Since these attacks started last year, many of the most important Polish officials and members of parliament were victims of a cyber attack, President Kaczyski said on Wednesday.
“After reading the information provided to me by the Internal Security Agency and the Military Counterintelligence Service, I inform you that the most important Polish officials, ministers, and deputies of various political options were subject to a cyber attack,” Kaczyński said in a statement.
Poland has handed over to the European Union and national authorities a report on the extent of recent cyberattacks. In all, over 30 Polish officials and members of parliament were affected by the attacks that began last September.
While Polish security services are still investigating the email hacking incidents, the information gathered during investigations conducted by secret services allowed Polish authorities to confidently state that Russia was responsible for the cyberattacks.
The analysis confirmed that the infrastructure and modus operandi utilized during attacks were the same as those used by Russian-affiliated entities.
The “operational and technical analysis carried out by Polish national cybersecurity incident response teams confirmed that the infrastructure and modus operandi used during cyberattacks were the same as those used by Russian-sponsored entities,” the EU diplomat added.
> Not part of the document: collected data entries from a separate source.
Background: an optimization exercise with open tools, aiming at small area, a short achievable clock period and few clock cycles per item. Do not read the settings as production practice.
RTL that was checked went through simulation tests only; none was proved equivalent to the original.
Function not checked in run 5: the RTL went through the layout flow alone.
Power and IR drop assume default switching activity.

## flow/design.v

```verilog
package sigmoid_pkg;
  function automatic integer sig_one(input integer f);
    sig_one = 1 << f;
  endfunction
  function automatic integer sig_sat_pos(input integer f);
    sig_sat_pos = 4 << f;
  endfunction
  function automatic integer sig_sat_neg(input integer f);
    sig_sat_neg = -(4 << f);
  endfunction
endpackage
module sigmoid_core (
  input  logic [7:0] t,
  output logic [6:0] q
);
  wire t0 = (t[0] & t[5]) ^ (t[1] & t[4]);
  wire t1 = (t[0] & t[5]) & (t[1] & t[4]);
  wire t2 = (t[0] & t[6]) ^ (t[1] & t[5]);
  wire t3 = (t[0] & t[6]) & (t[1] & t[5]);
  wire t4 = (t[0] & t[7]) ^ (t[1] & t[6]) ^ (t[2] & t[5]);
  wire t5 = ((t[0] & t[7]) & (t[1] & t[6])) | ((t[0] & t[7]) & (t[2] & t[5])) | ((t[1] & t[6]) & (t[2] & t[5]));
  wire t6 = (t[1] & t[7]) ^ (t[2] & t[6]) ^ (t[3] & t[5]);
  wire t7 = ((t[1] & t[7]) & (t[2] & t[6])) | ((t[1] & t[7]) & (t[3] & t[5])) | ((t[2] & t[6]) & (t[3] & t[5]));
  wire t8 = (t[2] & t[7]) ^ (t[3] & t[6]) ^ (t[4] & t[5]);
  wire t9 = ((t[2] & t[7]) & (t[3] & t[6])) | ((t[2] & t[7]) & (t[4] & t[5])) | ((t[3] & t[6]) & (t[4] & t[5]));
  wire t10 = (t[0] & t[3]) ^ (t[1] & t[2]);
  wire t11 = (t[0] & t[3]) & (t[1] & t[2]);
  wire t12 = (t[0] & t[4]) ^ (t[1] & t[3]);
  wire t13 = (t[0] & t[4]) & (t[1] & t[3]);
  wire t14 = t0 ^ (t[2] & t[3]) ^ t[3];
  wire t15 = (t0 & (t[2] & t[3])) | (t0 & t[3]) | ((t[2] & t[3]) & t[3]);
  wire t16 = t1 ^ t2 ^ (t[2] & t[4]);
  wire t17 = (t1 & t2) | (t1 & (t[2] & t[4])) | (t2 & (t[2] & t[4]));
  wire t18 = t3 ^ t4 ^ (t[4] & ~t[3]);
  wire t19 = (t3 & t4) | (t3 & (t[4] & ~t[3])) | (t4 & (t[4] & ~t[3]));
  wire t20 = t5 ^ t6 ^ (t[3] & t[4]);
  wire t21 = (t5 & t6) | (t5 & (t[3] & t[4])) | (t6 & (t[3] & t[4]));
  wire t22 = t7 ^ t8 ^ t[5];
  wire t23 = (t7 & t8) | (t7 & t[5]) | (t8 & t[5]);
  wire t24 = t9 ^ (t[3] & t[7]) ^ (t[4] & t[6]);
  wire t25 = (t9 & (t[3] & t[7])) | (t9 & (t[4] & t[6])) | ((t[3] & t[7]) & (t[4] & t[6]));
  wire t26 = (t[4] & t[7]) ^ (t[5] & t[6]) ^ t[6];
  wire t27 = ((t[4] & t[7]) & (t[5] & t[6])) | ((t[4] & t[7]) & t[6]) | ((t[5] & t[6]) & t[6]);
  wire t28 = (t[0] & t[1]) ^ t[1];
  wire t29 = (t[0] & t[1]) & t[1];
  wire t30 = t10 ^ t[2];
  wire t31 = t10 & t[2];
  wire t32 = t11 ^ t12;
  wire t33 = t11 & t12;
  wire t34 = t13 ^ t14;
  wire t35 = t13 & t14;
  wire t36 = t15 ^ t16;
  wire t37 = t15 & t16;
  wire t38 = t17 ^ t18;
  wire t39 = t17 & t18;
  wire t40 = t19 ^ t20;
  wire t41 = t19 & t20;
  wire t42 = t21 ^ t22;
  wire t43 = t21 & t22;
  wire t44 = t23 ^ t24;
  wire t45 = t23 & t24;
  wire t46 = t25 ^ t26;
  wire t47 = t25 & t26;
  wire t48 = t27 ^ (t[5] & t[7]);
  wire t49 = t27 & (t[5] & t[7]);
  wire t50 = (t[6] & t[7]) ^ t[7];
  wire t51 = (t[6] & t[7]) & t[7];
  wire t52 = (t[0] & t[2]) & t29;
  wire t53 = (t[0] & t[2]) & t28;
  wire t54 = t33 | (t32 & t31);
  wire t55 = t32 & t30;
  wire t56 = t37 | (t36 & t35);
  wire t57 = t36 & t34;
  wire t58 = t41 | (t40 & t39);
  wire t59 = t40 & t38;
  wire t60 = t45 | (t44 & t43);
  wire t61 = t44 & t42;
  wire t62 = t49 | (t48 & t47);
  wire t63 = t48 & t46;
  wire t64 = t35 | (t34 & t54);
  wire t65 = t34 & t55;
  wire t66 = t56 | (t57 & t54);
  wire t67 = t57 & t55;
  wire t68 = t43 | (t42 & t58);
  wire t69 = t42 & t59;
  wire t70 = t60 | (t61 & t58);
  wire t71 = t61 & t59;
  wire t72 = t51 | (t50 & t62);
  wire t73 = t50 & t63;
  wire t74 = t31 | (t30 & t52);
  wire t75 = t54 | (t55 & t52);
  wire t76 = t64 | (t65 & t52);
  wire t77 = t66 | (t67 & t52);
  wire t78 = t47 | (t46 & t70);
  wire t79 = t46 & t71;
  wire t80 = t62 | (t63 & t70);
  wire t81 = t63 & t71;
  wire t82 = t72 | (t73 & t70);
  wire t83 = t73 & t71;
  wire t84 = t39 | (t38 & t77);
  wire t85 = t58 | (t59 & t77);
  wire t86 = t68 | (t69 & t77);
  wire t87 = t70 | (t71 & t77);
  wire t88 = t78 | (t79 & t77);
  wire t89 = t80 | (t81 & t77);
  wire t90 = t82 | (t83 & t77);
  wire t91 = (t[0] & t[2]) ^ t29;
  wire t92 = t30 ^ t52;
  wire t93 = t32 ^ t74;
  wire t94 = t34 ^ t75;
  wire t95 = t36 ^ t76;
  wire t96 = t38 ^ t77;
  wire t97 = t40 ^ t84;
  wire t98 = t42 ^ t85;
  wire t99 = t44 ^ t86;
  wire t100 = t46 ^ t87;
  wire t101 = t48 ^ t88;
  wire t102 = t50 ^ t89;
  assign q = {t90, t102, t101, t100, t99, t98, t97};
endmodule
module sigmoid_lane (
  input  logic        clk,
  input  logic        i_en,
  input  logic        i_mode,    
  input  logic [15:0] i_x,
  input  logic        r_mode,    
  output logic [15:0] o_y,
  output logic        o_sat
);
  logic       w_neg;
  logic       w_sat;
  logic [7:0] w_xs;      
  logic       w_lo;      
  logic [7:0] w_po;      
  logic [7:0] w_pa;      
  logic [7:0] w_t;
  assign w_neg = i_x[15];
  always_comb begin
    if (i_mode) begin
      w_sat = w_neg ? (~&i_x[14:9]  | ~|i_x[8:0]) : |i_x[14:9];
      w_xs  = i_x[8:1];
      w_lo  = i_x[0];
    end else begin
      w_sat = w_neg ? (~&i_x[14:10] | ~|i_x[9:0]) : |i_x[14:10];
      w_xs  = i_x[9:2];
      w_lo  = |i_x[1:0];
    end
    w_po[0] = 1'b0;
    w_pa[0] = 1'b1;
    for (int i = 1; i < 8; i++) begin
      w_po[i] = w_po[i-1] | w_xs[i-1];
      w_pa[i] = w_pa[i-1] & w_xs[i-1];
    end
    for (int i = 0; i < 8; i++)
      w_t[i] = w_xs[i] ^ (w_neg ? (w_lo & w_pa[i]) : w_po[i]);
    if (w_sat) w_t = 8'd1;
  end
  logic [7:0] r1_t;
  logic       r1_neg;
  logic       r1_sat;
  always_ff @(posedge clk) begin
    if (i_en) begin
      r1_t   <= w_t;
      r1_neg <= w_neg;
      r1_sat <= w_sat;
    end
  end
  logic [6:0] w_q;
  sigmoid_core u_core (
    .t (r1_t),
    .q (w_q)
  );
  logic [6:0] r2_q;
  logic       r2_t8;
  logic       r2_neg;
  logic       r2_sat;
  always_ff @(posedge clk) begin
    if (i_en) begin
      r2_q   <= w_q;
      r2_t8  <= ~|r1_t;
      r2_neg <= r1_neg;
      r2_sat <= r1_sat;
    end
  end
  logic [7:0] w_s;
  logic [8:0] w_sig;
  assign w_s   = {r2_t8, r2_q};
  assign w_sig = r2_neg ? {1'b0, w_s} : 9'd256 - {1'b0, w_s};
  always_comb begin
    if (r_mode) o_y = {{7{~w_sig[8] & ~w_sig[7]}}, w_sig[7:0], 1'b0} ^ 16'h0100;   
    else        o_y = {7'd0, w_sig};
  end
  assign o_sat = r2_sat;
endmodule
module sigmoid_pipe #(
  parameter int W     = 16,
  parameter int F     = W / 2,
  parameter int LANES = 4
) (
  input  logic               clk,
  input  logic               rst,
  input  logic               in_valid,
  output logic               in_ready,
  input  logic [LANES*W-1:0] in_data,
  input  logic               in_mode,
  output logic               out_valid,
  input  logic               out_ready,
  output logic [LANES*W-1:0] out_data,
  output logic [LANES-1:0]   out_sat
);
  logic       w_en;
  logic [1:0] r_vld;
  logic [1:0] r_mode;
  logic       w_mode;
  assign w_mode = in_mode;
  assign w_en      = !r_vld[1] || out_ready;
  assign in_ready  = w_en;
  assign out_valid = r_vld[1];
  always_ff @(posedge clk) begin
    if (rst)       r_vld <= '0;
    else if (w_en) r_vld <= {r_vld[0], in_valid};
  end
  always_ff @(posedge clk) begin
    if (w_en) r_mode <= {r_mode[0], w_mode};
  end
  for (genvar g = 0; g < LANES; g++) begin : g_lane
    sigmoid_lane u_lane (
      .clk    (clk),
      .i_en   (w_en),
      .i_mode (w_mode),
      .i_x    (in_data[g*W +: W]),
      .r_mode (r_mode[1]),
      .o_y    (out_data[g*W +: W]),
      .o_sat  (out_sat[g])
    );
  end
endmodule
```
This statement comes after Michal Dworczyk, the head of the Polish Prime Minister Office, said on June 9 that his email account was breached.
“In connection with the reports of hacking into my email and my wife’s mailbox, as well as our social media accounts, the relevant state services were informed,” Dworczyk said in a statement. “Currently, I cannot say when exactly my email account was successfully hacked, but I would like to emphasize once again that I did not use it to send any information that could pose a threat to state security.”
Microsoft warned last month that the Russian-backed hackers behind the SolarWinds supply-chain attack were targeting government agencies globally.
“This wave of attacks targeted approximately 3,000 email accounts at more than 150 different organizations,” MSTIC researchers revealed. While organizations in the United States received the largest share of attacks, targeted victims span at least 24 countries.”
The attacks on Polish officials was probably connected to the phishing campaign reported by Microsoft.